Right now, Jews across the country are preparing to celebrate the first seder and retell the tale of Exodus: how in the face of injustice, the Israelites won their freedom from an oppressive rule. This year, it is impossible to tell the story and not see the parallels with our present day United States. Tonight — and on every night — we must not look away. Here’s the plain truth.
Our government has willfully recast itself in the image of Pharaoh. The innocent have been imprisoned, put to work, and persecuted. Immigration, Customs, and Enforcement (ICE) has taken on the role of today’s Egyptian overseer.
At any given moment, thousands of immigrants are locked up just because they can’t afford the bond — ransom — that a judge has determined their life is worth. Even during normal times, detention facilities are hot spots for infectious disease outbreaks. They are crowded, unsanitary, and lack access to proper medical care.

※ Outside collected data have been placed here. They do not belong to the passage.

`src/rtl/twi_eeprom_pkg.sv`:
```
package twi_eeprom_pkg;

    // Fixed upper five bits of every device byte
    localparam logic [4:0] DEV_PREFIX = 5'b10100;

    typedef enum logic [3:0] {
        ST_IDLE,
        ST_DEV,
        ST_DEV_ACK,
        ST_ADDR_HI,
        ST_ADDR_HI_ACK,
        ST_ADDR_LO,
        ST_ADDR_LO_ACK,
        ST_WR_DATA,
        ST_WR_DATA_ACK,
        ST_WR_HOLD,
        ST_RD_DATA,
        ST_RD_ACK,
        ST_IGNORE
    } twi_state_e;

endpackage

```
`src/rtl/twi_line_sync.sv`:
```
module twi_line_sync #(
    parameter int STAGES = 2
) (
    input  logic clk,
    input  logic rst_n,
    input  logic scl_in,
    input  logic sda_in,
    output logic sda_s,
    output logic scl_rise,
    output logic scl_fall,
    output logic start_det,
    output logic stop_det
);
    logic [STAGES-1:0] scl_pipe;
    logic [STAGES-1:0] sda_pipe;
    logic              scl_q;
    logic              sda_q;
    logic              scl_s;

    // Both lines idle high, so the pipeline resets to 1
    always_ff @(posedge clk or negedge rst_n) begin
        if (!rst_n) begin
            scl_pipe <= '1;
            sda_pipe <= '1;
            scl_q    <= 1'b1;
            sda_q    <= 1'b1;
        end else begin
            scl_pipe <= {scl_pipe[STAGES-2:0], scl_in};
            sda_pipe <= {sda_pipe[STAGES-2:0], sda_in};
            scl_q    <= scl_s;
            sda_q    <= sda_s;
        end
    end

    assign scl_s     = scl_pipe[STAGES-1];
    assign sda_s     = sda_pipe[STAGES-1];
    assign scl_rise  = scl_s & ~scl_q;
    assign scl_fall  = ~scl_s & scl_q;
    // Data moving while the clock stays high marks a start or a stop
    assign start_det = scl_s & scl_q & sda_q & ~sda_s;
    assign stop_det  = scl_s & scl_q & ~sda_q & sda_s;

endmodule

```
`src/rtl/twi_write_timer.sv`:
```
module twi_write_timer #(
    parameter int CYCLES = 1000
) (
    input  logic clk,
    input  logic rst_n,
    input  logic start,
    output logic busy
);
    localparam int CW = $clog2(CYCLES + 1);

    logic [CW-1:0] remain_q;

    always_ff @(posedge clk or negedge rst_n) begin
        if (!rst_n) begin
            remain_q <= '0;
        end else if (start) begin
            remain_q <= CW'(CYCLES);
        end else if (remain_q != '0) begin
            remain_q <= remain_q - 1'b1;
        end
    end

    assign busy = (remain_q != '0);

    AST_BUSY_AFTER_START: assert property (@(posedge clk) disable iff (!rst_n)
        $rose(busy) |-> $past(start));

endmodule

```
`src/rtl/twi_byte_array.sv`:
```
module twi_byte_array #(
    parameter int AW = 8
) (
    input  logic          clk,
    input  logic          rst_n,
    input  logic          we,
    input  logic [AW-1:0] addr,
    input  logic [7:0]    wdata,
    output logic [7:0]    rdata
);
    localparam int DEPTH = 1 << AW;

    logic [7:0] cells [DEPTH];

    always_ff @(posedge clk or negedge rst_n) begin
        if (!rst_n) begin
            for (int i = 0; i < DEPTH; i++) begin
                cells[i] <= '0;
            end
        end else if (we) begin
            cells[addr] <= wdata;
        end
    end

    assign rdata = cells[addr];

endmodule

```
`src/rtl/twi_eeprom_slave.sv`:
```
module twi_eeprom_slave
    import twi_eeprom_pkg::*;
#(
    parameter int AW          = 8,
    parameter int WR_CYCLES   = 1000,
    parameter int SYNC_STAGES = 2
) (
    input  logic       clk,
    input  logic       rst_n,
    input  logic       scl_in,
    input  logic       sda_in,
    input  logic [1:0] chip_sel,
    input  logic       wr_lock,
    output logic       sda_oe
);
    localparam logic [3:0] LAST_BIT = 4'd7;
    localparam logic [3:0] BYTE_END = 4'd8;

    logic          sda_s, scl_rise, scl_fall, start_det, stop_det;
    twi_state_e    state_q, state_d;
    logic [3:0]    bitcnt_q;
    logic [7:0]    shreg_q, addr_hi_q, wr_data_q;
    logic [AW-1:0] ptr_q;
    logic          rw_q, ack_half_q, master_ack_q;
    logic          oe_q, oe_d;
    logic [7:0]    rx_byte, mem_rdata;
    logic          last_bit, dev_hit, commit, mem_we, busy;
    logic [2:0]    rd_idx;

    twi_line_sync #(.STAGES(SYNC_STAGES)) u_sync (
        .clk       (clk),
        .rst_n     (rst_n),
        .scl_in    (scl_in),
        .sda_in    (sda_in),
        .sda_s     (sda_s),
        .scl_rise  (scl_rise),
        .scl_fall  (scl_fall),
        .start_det (start_det),
        .stop_det  (stop_det)
    );

    twi_byte_array #(.AW(AW)) u_array (
        .clk   (clk),
        .rst_n (rst_n),
        .we    (mem_we),
        .addr  (ptr_q),
        .wdata (wr_data_q),
        .rdata (mem_rdata)
    );

    twi_write_timer #(.CYCLES(WR_CYCLES)) u_timer (
        .clk   (clk),
        .rst_n (rst_n),
        .start (commit),
        .busy  (busy)
    );

    assign rx_byte  = {shreg_q[6:0], sda_s};
    assign last_bit = scl_rise && (bitcnt_q == LAST_BIT);
    assign dev_hit  = (rx_byte[7:3] == DEV_PREFIX) && (rx_byte[2:1] == chip_sel) && !busy;
    assign commit   = stop_det && (state_q == ST_WR_HOLD);
    assign mem_we   = commit && !wr_lock;
    assign rd_idx   = 3'(LAST_BIT - bitcnt_q);

    // Next state and next SDA enable
    always_comb begin
        state_d = state_q;
        oe_d    = oe_q;
        if (start_det) begin
            state_d = ST_DEV;
            oe_d    = 1'b0;
        end else if (stop_det) begin
            state_d = ST_IDLE;
            oe_d    = 1'b0;
        end else begin
            unique case (state_q)
                ST_DEV: begin
                    if (last_bit) state_d = dev_hit ? ST_DEV_ACK : ST_IGNORE;
                end
                ST_ADDR_HI: if (last_bit) state_d = ST_ADDR_HI_ACK;
                ST_ADDR_LO: if (last_bit) state_d = ST_ADDR_LO_ACK;
                ST_WR_DATA: if (last_bit) state_d = ST_WR_DATA_ACK;
                ST_DEV_ACK, ST_ADDR_HI_ACK, ST_ADDR_LO_ACK, ST_WR_DATA_ACK: begin
                    if (scl_fall) begin
                        if (!ack_half_q) begin
                            oe_d = 1'b1;
                        end else begin
                            oe_d = 1'b0;
                            unique case (state_q)
                                ST_DEV_ACK: begin
                                    if (rw_q) begin
                                        state_d = ST_RD_DATA;
                                        oe_d    = ~mem_rdata[7];
                                    end else begin
                                        state_d = ST_ADDR_HI;
                                    end
                                end
                                ST_ADDR_HI_ACK: state_d = ST_ADDR_LO;
                                ST_ADDR_LO_ACK: state_d = ST_WR_DATA;
                                default:        state_d = ST_WR_HOLD;
                            endcase
                        end
                    end
                end
                ST_RD_DATA: begin
                    if (scl_fall) begin
                        if (bitcnt_q == BYTE_END) begin
                            oe_d    = 1'b0;
                            state_d = ST_RD_ACK;
                        end else begin
                            oe_d = ~shreg_q[rd_idx];
                        end
                    end
                end
                ST_RD_ACK: begin
                    if (scl_fall) begin
                        if (master_ack_q) begin
                            state_d = ST_RD_DATA;
                            oe_d    = ~mem_rdata[7];
                        end else begin
                            state_d = ST_IGNORE;
                        end
                    end
                end
                default: ;
            endcase
        end
    end

    // State register
    always_ff @(posedge clk or negedge rst_n) begin
        if (!rst_n) state_q <= ST_IDLE;
        else        state_q <= state_d;
    end

    // Shifter, bit counter, pointer and latched fields
    always_ff @(posedge clk or negedge rst_n) begin
        if (!rst_n) begin
            bitcnt_q     <= '0;
            shreg_q      <= '0;
            addr_hi_q    <= '0;
            wr_data_q    <= '0;
            ptr_q        <= '0;
            rw_q         <= 1'b0;
            ack_half_q   <= 1'b0;
            master_ack_q <= 1'b0;
        end else begin
            if (start_det || stop_det) begin
                bitcnt_q   <= '0;
                ack_half_q <= 1'b0;
            end else begin
                unique case (state_q)
                    ST_DEV, ST_ADDR_HI, ST_ADDR_LO, ST_WR_DATA: begin
                        if (scl_rise) begin
                            shreg_q  <= rx_byte;
                            bitcnt_q <= last_bit ? 4'd0 : bitcnt_q + 4'd1;
                            if (last_bit) begin
                                ack_half_q <= 1'b0;
                                if (state_q == ST_DEV)     rw_q      <= sda_s;
                                if (state_q == ST_ADDR_HI) addr_hi_q <= rx_byte;
                                if (state_q == ST_ADDR_LO) ptr_q     <= AW'({addr_hi_q, rx_byte});
                                if (state_q == ST_WR_DATA) wr_data_q <= rx_byte;
                            end
                        end
                    end
                    ST_DEV_ACK, ST_ADDR_HI_ACK, ST_ADDR_LO_ACK, ST_WR_DATA_ACK: begin
                        if (scl_fall) begin
                            ack_half_q <= ~ack_half_q;
                            if (ack_half_q && state_q == ST_DEV_ACK && rw_q) begin
                                shreg_q  <= mem_rdata;
                                bitcnt_q <= '0;
                            end
                        end
                    end
                    ST_RD_DATA: begin
                        if (scl_rise) begin
                            bitcnt_q <= bitcnt_q + 4'd1;
                        end else if (scl_fall && bitcnt_q == BYTE_END) begin
                            ptr_q    <= ptr_q + 1'b1;
                            bitcnt_q <= '0;
                        end
                    end
                    ST_RD_ACK: begin
                        if (scl_rise) begin
                            master_ack_q <= ~sda_s;
                        end else if (scl_fall && master_ack_q) begin
                            shreg_q  <= mem_rdata;
                            bitcnt_q <= '0;
                        end
                    end
                    default: ;
                endcase
            end
            if (commit) ptr_q <= ptr_q + 1'b1;
        end
    end

    // Output register
    always_ff @(posedge clk or negedge rst_n) begin
        if (!rst_n) oe_q <= 1'b0;
        else        oe_q <= oe_d;
    end

    assign sda_oe = oe_q;

    AST_OE_AFTER_SCL_FALL: assert property (@(posedge clk) disable iff (!rst_n)
        !$stable(oe_q) |-> ($past(scl_fall) || $past(start_det) || $past(stop_det)));

    AST_RELEASED_OUTSIDE_ACK: assert property (@(posedge clk) disable iff (!rst_n)
        (state_q inside {ST_IDLE, ST_DEV, ST_ADDR_HI, ST_ADDR_LO, ST_WR_DATA,
                         ST_WR_HOLD, ST_IGNORE}) |-> !oe_q);

    AST_NO_ACK_WHILE_BUSY: assert property (@(posedge clk) disable iff (!rst_n)
        (state_q == ST_DEV_ACK) |-> !busy);

    AST_READ_PTR_STEP: assert property (@(posedge clk) disable iff (!rst_n)
        ((state_q == ST_RD_ACK) && ($past(state_q) == ST_RD_DATA))
        |-> (ptr_q == AW'($past(ptr_q) + 1'b1)));

    AST_COMMIT_ON_STOP: assert property (@(posedge clk) disable iff (!rst_n)
        mem_we |-> (stop_det && !wr_lock));

endmodule

```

During the Covid-19 pandemic, these centers have become a public health crisis. As of this week, at least 19 detainees and 11 detention facility employees across 13 detention centers have tested positive for Covid-19. Given the lack of mass testing, the real numbers are almost certainly far higher. As millions of us shelter in place from coast to coast, detainees are left with zero control of their fate. They wait in fear of dying in prison, separated from their families.
The Torah tells us that Pharaoh’s success in enslaving the Israelites required rewriting history through a propaganda campaign of fear-based lies, recasting the Israelites in the public imagination as a threat. President Trump has done the very same thing. As Jews, we are well acquainted with this country’s capacity for xenophobia. Scorn for peoples of color and later arrivals to American shores are nothing new to this moment, and the detention of immigrants and asylum seekers has always been a gross injustice. But with Covid-19 spreading, keeping people penned up while the rest of the country is urged to maintain “social distancing” is nothing short of inhumane.
Passover teaches us the importance of freedom. We remind ourselves that we were once in bondage, oppressed for our ethnicity and religion. We learn from our own history that freedom is a fundamental human right — yet never to be taken for granted.
As we prepare to celebrate tonight, then, it is our duty to channel Moses and demand of ICE: “Let my people go.” The human beings being detained deserve freedom and must be released immediately. The conditions in which they are held sets detainees up to contract Covid-19 as surely as the Egyptians were set up to meet tragedy on the night of the final plague.
Until ICE discovers its humanity, bond funds are the most effective way to immediately free people from detention. Since 2016, my synagogue, Congregation Beit Simchat Torah, has been an active part of the New Sanctuary Coalition, a New York-based, multi-faith, immigrant-led organization that supports and empowers those navigating the immigration system. For nearly a year we have offered a weekly legal clinic for immigrants and asylum seekers, and we have raised more than $30,000 through CBST’s bail fund. Three years ago that would have been enough to free 20 people. Now, as the price of freedom has cruelly risen, we’re lucky if it’s three.
That’s why we are proud to support the Let My People Go campaign, a Jewish-led bond fund effort organized by New Sanctuary, Never Again Action, Jews for Racial & Economic Justice, and Brooklyn Community Bail Fund, intended to free as many detainees as possible. Over the past month, nearly 2,000 individuals and more than 20 congregations and organizations have helped them raise more than $180,000.
In just a single month, these funds have helped free 30 people from detention at a total cost of $372,000. But there are many more bond-eligible detainees at an elevated risk of dying from Covid-19, waiting for the funds to set them free. It will cost many more tens of thousands of dollars to reunite them with their families and get them out of harm’s way.
The redemption of the Israelites began when their cry rose to heaven and reached the ears of God. It is incumbent upon us to amplify the cries of imprisoned immigrants with our own voices, and it is incumbent upon us to listen with the ears of God. We must act to rescue the enslaved. There is no one but us to do God’s will in the world.
Let us not forget that as we sit down to enjoy our seder meal — and do our small part to free them all.
Rabbi Sharon Kleinbaum serves as spiritual leader of Congregation Beit Simchat Torah in Manhattan.